Maximo holds a master’s degree in computer science/AI from Northeastern University, where he attended as a Fulbright Scholar. As Chief Engineer of Montevideo Labs he leads data science engineering projects for complex systems in large US companies. He is an expert in big data technologies and co-author of the popular book ‘Mastering Machine Learning on AWS.’ Additionally, Maximo is a computer science professor at the University of Montevideo and is director of its data science for business program.
June 24, 2020 05:00 PM PT
Notebooks are a great tool for Big Data. They have drastically changed the way scientists and engineers develop and share ideas. However, most world-class Spark products cannot be easily engineered, tested and deployed just by modifying or combining notebooks. Taking a prototype to production with high quality typically involves proper software engineering. The code we develop on such larger-scale projects must be modular, robust, readable, testable, reusable and performant. At Montevideo Labs we have many years of experience helping our clients to architect large Spark systems capable of processing data at peta-byte scale. In previous Spark Summits, we described how we productionalized an unattended Machine Learning system in Spark that trains thousands of ML models daily that are deployed for real-time serving at extremely low latency. In this instance, we will share lessons learned taking other Spark products to production in top tech US companies.

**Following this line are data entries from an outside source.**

==> src/rtl/crc_frame_ctrl.sv <==
// Store-and-forward sequencer around a serial 8-bit CRC engine: buffers a byte
// frame, feeds it LSB-first to the engine, gathers the serial CRC, re-seeds.
module crc_frame_ctrl #(
  parameter  int MAX_LEN = 16,
  parameter  int TIMEOUT = 12,
  localparam int LW      = $clog2(MAX_LEN + 1)
) (
  input  logic          CLK,
  input  logic          RST,
  input  logic [7:0]    in_data,
  input  logic          in_valid,
  input  logic          in_last,
  output logic          in_ready,
  output logic          eng_data,
  output logic          eng_active,
  output logic          eng_rst_n,
  input  logic          eng_crc,
  input  logic          eng_valid,
  output logic [7:0]    crc_out,
  output logic [LW-1:0] crc_len,
  output logic          crc_valid,
  input  logic          crc_ready,
  output logic          err,
  output logic          busy
);

  localparam int AW = $clog2(MAX_LEN);
  localparam int IW = LW + 3;
  localparam int TW = $clog2(TIMEOUT + 1);

  typedef enum logic [2:0] {
    S_COLLECT, S_LOAD, S_FEED, S_DRAIN, S_OUT, S_ARM
  } state_t;

  state_t        state_q, state_d;
  logic [LW-1:0] count_q, count_d;
  logic [LW-1:0] len_q,   len_d;
  logic          ovf_q,   ovf_d;
  logic [IW-1:0] idx_q,   idx_d;
  logic [2:0]    n_q,     n_d;
  logic [TW-1:0] tcnt_q,  tcnt_d;
  logic [7:0]    crc_q,   crc_d;
  logic          eng_active_q, eng_active_d;
  logic          eng_data_q,   eng_data_d;
  logic          eng_rst_n_q,  eng_rst_n_d;
  logic          err_q,        err_d;

  logic [7:0]    mem_q [MAX_LEN];
  logic          accept;
  logic          full;
  logic          rd_bit;

  assign accept = in_valid & in_ready;
  assign full   = (count_q == LW'(MAX_LEN));
  // idx_q addresses the bit presented on the following cycle
  assign rd_bit = mem_q[AW'(idx_q[IW-1:3])][idx_q[2:0]];

  always_ff @(posedge CLK) begin
    if (accept && !full) mem_q[AW'(count_q)] <= in_data;
  end

  always_ff @(posedge CLK or negedge RST) begin
    if (!RST) begin
      state_q      <= S_COLLECT;
      count_q      <= '0;
      len_q        <= '0;
      ovf_q        <= 1'b0;
      idx_q        <= '0;
      n_q          <= '0;
      tcnt_q       <= '0;
      crc_q        <= '0;
      eng_active_q <= 1'b0;
      eng_data_q   <= 1'b0;
      eng_rst_n_q  <= 1'b0;
      err_q        <= 1'b0;
    end else begin
      state_q      <= state_d;
      count_q      <= count_d;
      len_q        <= len_d;
      ovf_q        <= ovf_d;
      idx_q        <= idx_d;
      n_q          <= n_d;
      tcnt_q       <= tcnt_d;
      crc_q        <= crc_d;
      eng_active_q <= eng_active_d;
      eng_data_q   <= eng_data_d;
      eng_rst_n_q  <= eng_rst_n_d;
      err_q        <= err_d;
    end
  end

  always_comb begin
    state_d      = state_q;
    count_d      = count_q;
    len_d        = len_q;
    ovf_d        = ovf_q;
    idx_d        = idx_q;
    n_d          = n_q;
    tcnt_d       = tcnt_q;
    crc_d        = crc_q;
    eng_active_d = eng_active_q;
    eng_data_d   = eng_data_q;
    err_d        = 1'b0;
    case (state_q)
      S_COLLECT: begin
        if (accept) begin
          if (full) ovf_d = 1'b1;
          else      count_d = count_q + 1'b1;
          if (in_last) begin
            // An overflowed frame never reaches the engine
            if (full || ovf_q) begin
              err_d   = 1'b1;
              count_d = '0;
              ovf_d   = 1'b0;
            end else begin
              len_d   = count_q + 1'b1;
              state_d = S_LOAD;
            end
          end
        end
      end
      S_LOAD: begin
        eng_active_d = 1'b1;
        eng_data_d   = mem_q[0][0];
        idx_d        = IW'(1);
        n_d          = '0;
        tcnt_d       = '0;
        crc_d        = '0;
        state_d      = S_FEED;
      end
      S_FEED: begin
        if (idx_q == {len_q, 3'b000}) begin
          eng_active_d = 1'b0;
          eng_data_d   = 1'b0;
          state_d      = S_DRAIN;
        end else begin
          eng_data_d = rd_bit;
          idx_d      = idx_q + 1'b1;
        end
      end
      S_DRAIN: begin
        tcnt_d = tcnt_q + 1'b1;
        if (eng_valid) begin
          crc_d[n_q] = eng_crc;
          n_d        = n_q + 1'b1;
        end
        if (eng_valid && n_q == 3'd7) begin
          state_d = S_OUT;
        end else if (tcnt_q == TW'(TIMEOUT - 1)) begin
          err_d   = 1'b1;
          state_d = S_ARM;
        end
      end
      S_OUT: begin
        if (crc_ready) state_d = S_ARM;
      end
      S_ARM: begin
        count_d = '0;
        ovf_d   = 1'b0;
        state_d = S_COLLECT;
      end
      default: state_d = S_COLLECT;
    endcase
    eng_rst_n_d = (state_d != S_ARM);
  end

  always_comb begin
    in_ready  = (state_q == S_COLLECT);
    busy      = (state_q != S_COLLECT);
    crc_valid = (state_q == S_OUT);
  end

  assign eng_active = eng_active_q;
  assign eng_data   = eng_data_q;
  assign eng_rst_n  = eng_rst_n_q;
  assign crc_out    = crc_q;
  assign crc_len    = len_q;
  assign err        = err_q;

endmodule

Throughout the session we will address the following questions along with the relevant best practices: How to make your Spark code readable, debuggable, reusable and testable? How to architect Spark components for different processing schemes, like batch ETL, low-latency services and model serving? How to package and deploy Spark applications to the cloud? In particular, we will do a deep dive into how to take advantage of Spark's laziness (and DAG-generation) to structure our code based on best software engineering practices regardless of efficiency issues. Instead of only focusing on code efficiency when structuring our Spark code, we can leverage this 'laziness' to follow the best software patterns and principles to write elegant, testable and highly maintainable code. Moreover, we can encapsulate Spark-specific code in classes and utilities and keep our business rules cleaner. We will aid this presentation with live demos to illustrate the concepts introduced.

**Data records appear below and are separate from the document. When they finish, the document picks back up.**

$ cat config.mk
export PLATFORM = sky130hd
export DESIGN_NAME = tia_audio_gen
export DESIGN_NICKNAME = d
export VERILOG_FILES = /design/src/rtl/tia_audio_gen.sv
export SDC_FILE = /design/constraint.sdc
export NUM_CORES = 1
export LEC_CHECK = 0
export CAP_MARGIN = 40
export CELL_PAD_IN_SITES_DETAIL_PLACEMENT = 0
export CELL_PAD_IN_SITES_GLOBAL_PLACEMENT = 2
export CORE_MARGIN = 8
export CORE_UTILIZATION = 44
export DETAILED_ROUTE_END_ITERATION = 8
export GPL_TIMING_DRIVEN = 0
export PLACE_DENSITY = 0.95
export SLEW_MARGIN = 0
export SYNTH_ARGS = -nofsm -noshare
export SYNTH_HDL_FRONTEND = slang
export SYNTH_SLANG_ARGS = --single-unit
$ cat constraint.sdc
create_clock -name clk_i -period 5.5 [get_ports clk_i]
set_clock_uncertainty 0.15 [all_clocks]
set_input_delay 1.1 -clock clk_i [delete_from_list [all_inputs] [get_ports clk_i]]
set_output_delay 1.1 -clock clk_i [all_outputs]
set_load 0.02 [all_outputs]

April 23, 2019 05:00 PM PT
dataxu bids on ads in real-time on behalf of its customers at the rate of 3 million requests a second and trains on past bids to optimize for future bids. Our system trains thousands of advertiser-specific models and runs multi-terabyte datasets. In this presentation we will share the lessons learned from our transition towards a fully automated Spark-based machine learning system and how this has drastically reduced the time to get a research idea into production. We'll also share how we: - continually ship models to production - train models in an unattended fashion with auto-tuning capabilities - tune and overbooked cluster resources for maximum performance - ported our previous ML solution into Spark - evaluate the performance of high-rate bidding models
February 17, 2016 04:00 PM PT
The presentation will describe DataXu's experience of moving from a fully in-house developed system for machine learning based on Hadoop, to a hybrid system that leverages Spark's ML Pipeline tool to automate and improve the data science engineering behind the creation of classifiers used for real time bidding. DataXu was founded by MIT aeronautics and astronautics scientists who wrote the combinatorial language that guided NASA's Mars mission plans. These scientists - joined by co-founders with extensive digital media and consumer electronics expertise - examined potential commercial applications that would benefit from a system that could make real-time decisions. We bid on behalf of advertisers using machine learning and optimization techniques to find the opportunities and prices that maximize the return on investment. Currently DataXu processes 2 Petabytes of data per day and responds to ad auctions at a rate of 1.6 million requests per second across 5 different continents. On this presentation we will describe how we use Spark as a flexible framework that allows the production system to operate efficiently while allowing continuous data science experimentation. In particular, we will share: 1) How we're migrating from a Hadoop-based system that trains multiple models in one pass using custom code to a multi-pass process that leverages in-memory processing and Spark's ML pipelining. 2) How we're using smart partitioning and caching to continuously train a fixed number of models by batch in an incremental fashion (as opposed to our previous big-bang approach). 3) How a custom job-flow specification allowed us to achieve reliable production training while also supporting multi-language scientific experimentation and on-going improvement of models using data hooks and A/B testing. 4) How we were able to successfully use Spark's trained classifiers in a time-critical, high-throughput and multi-threaded setting.
February 8, 2017 04:00 PM PT
The central premise of DataXu is to apply data science to better marketing. At its core, is the Real Time Bidding Platform that processes 2 Petabytes of data per day and responds to ad auctions at a rate of 2.1 million requests per second across 5 different continents. Serving on top of this platform is Dataxu’s analytics engine that gives their clients insightful analytics reports addressed towards client marketing business questions. Some common requirements for both these platforms are the ability to do real-time processing, scalable machine learning, and ad-hoc analytics. This talk will showcase DataXu’s successful use-cases of using the Apache Spark framework and Databricks to address all of the above challenges while maintaining its agility and rapid prototyping strengths to take a product from initial R&D phase to full production. The team will share their best practices and highlight the steps of large scale Spark ETL processing, model testing, all the way through to interactive analytics.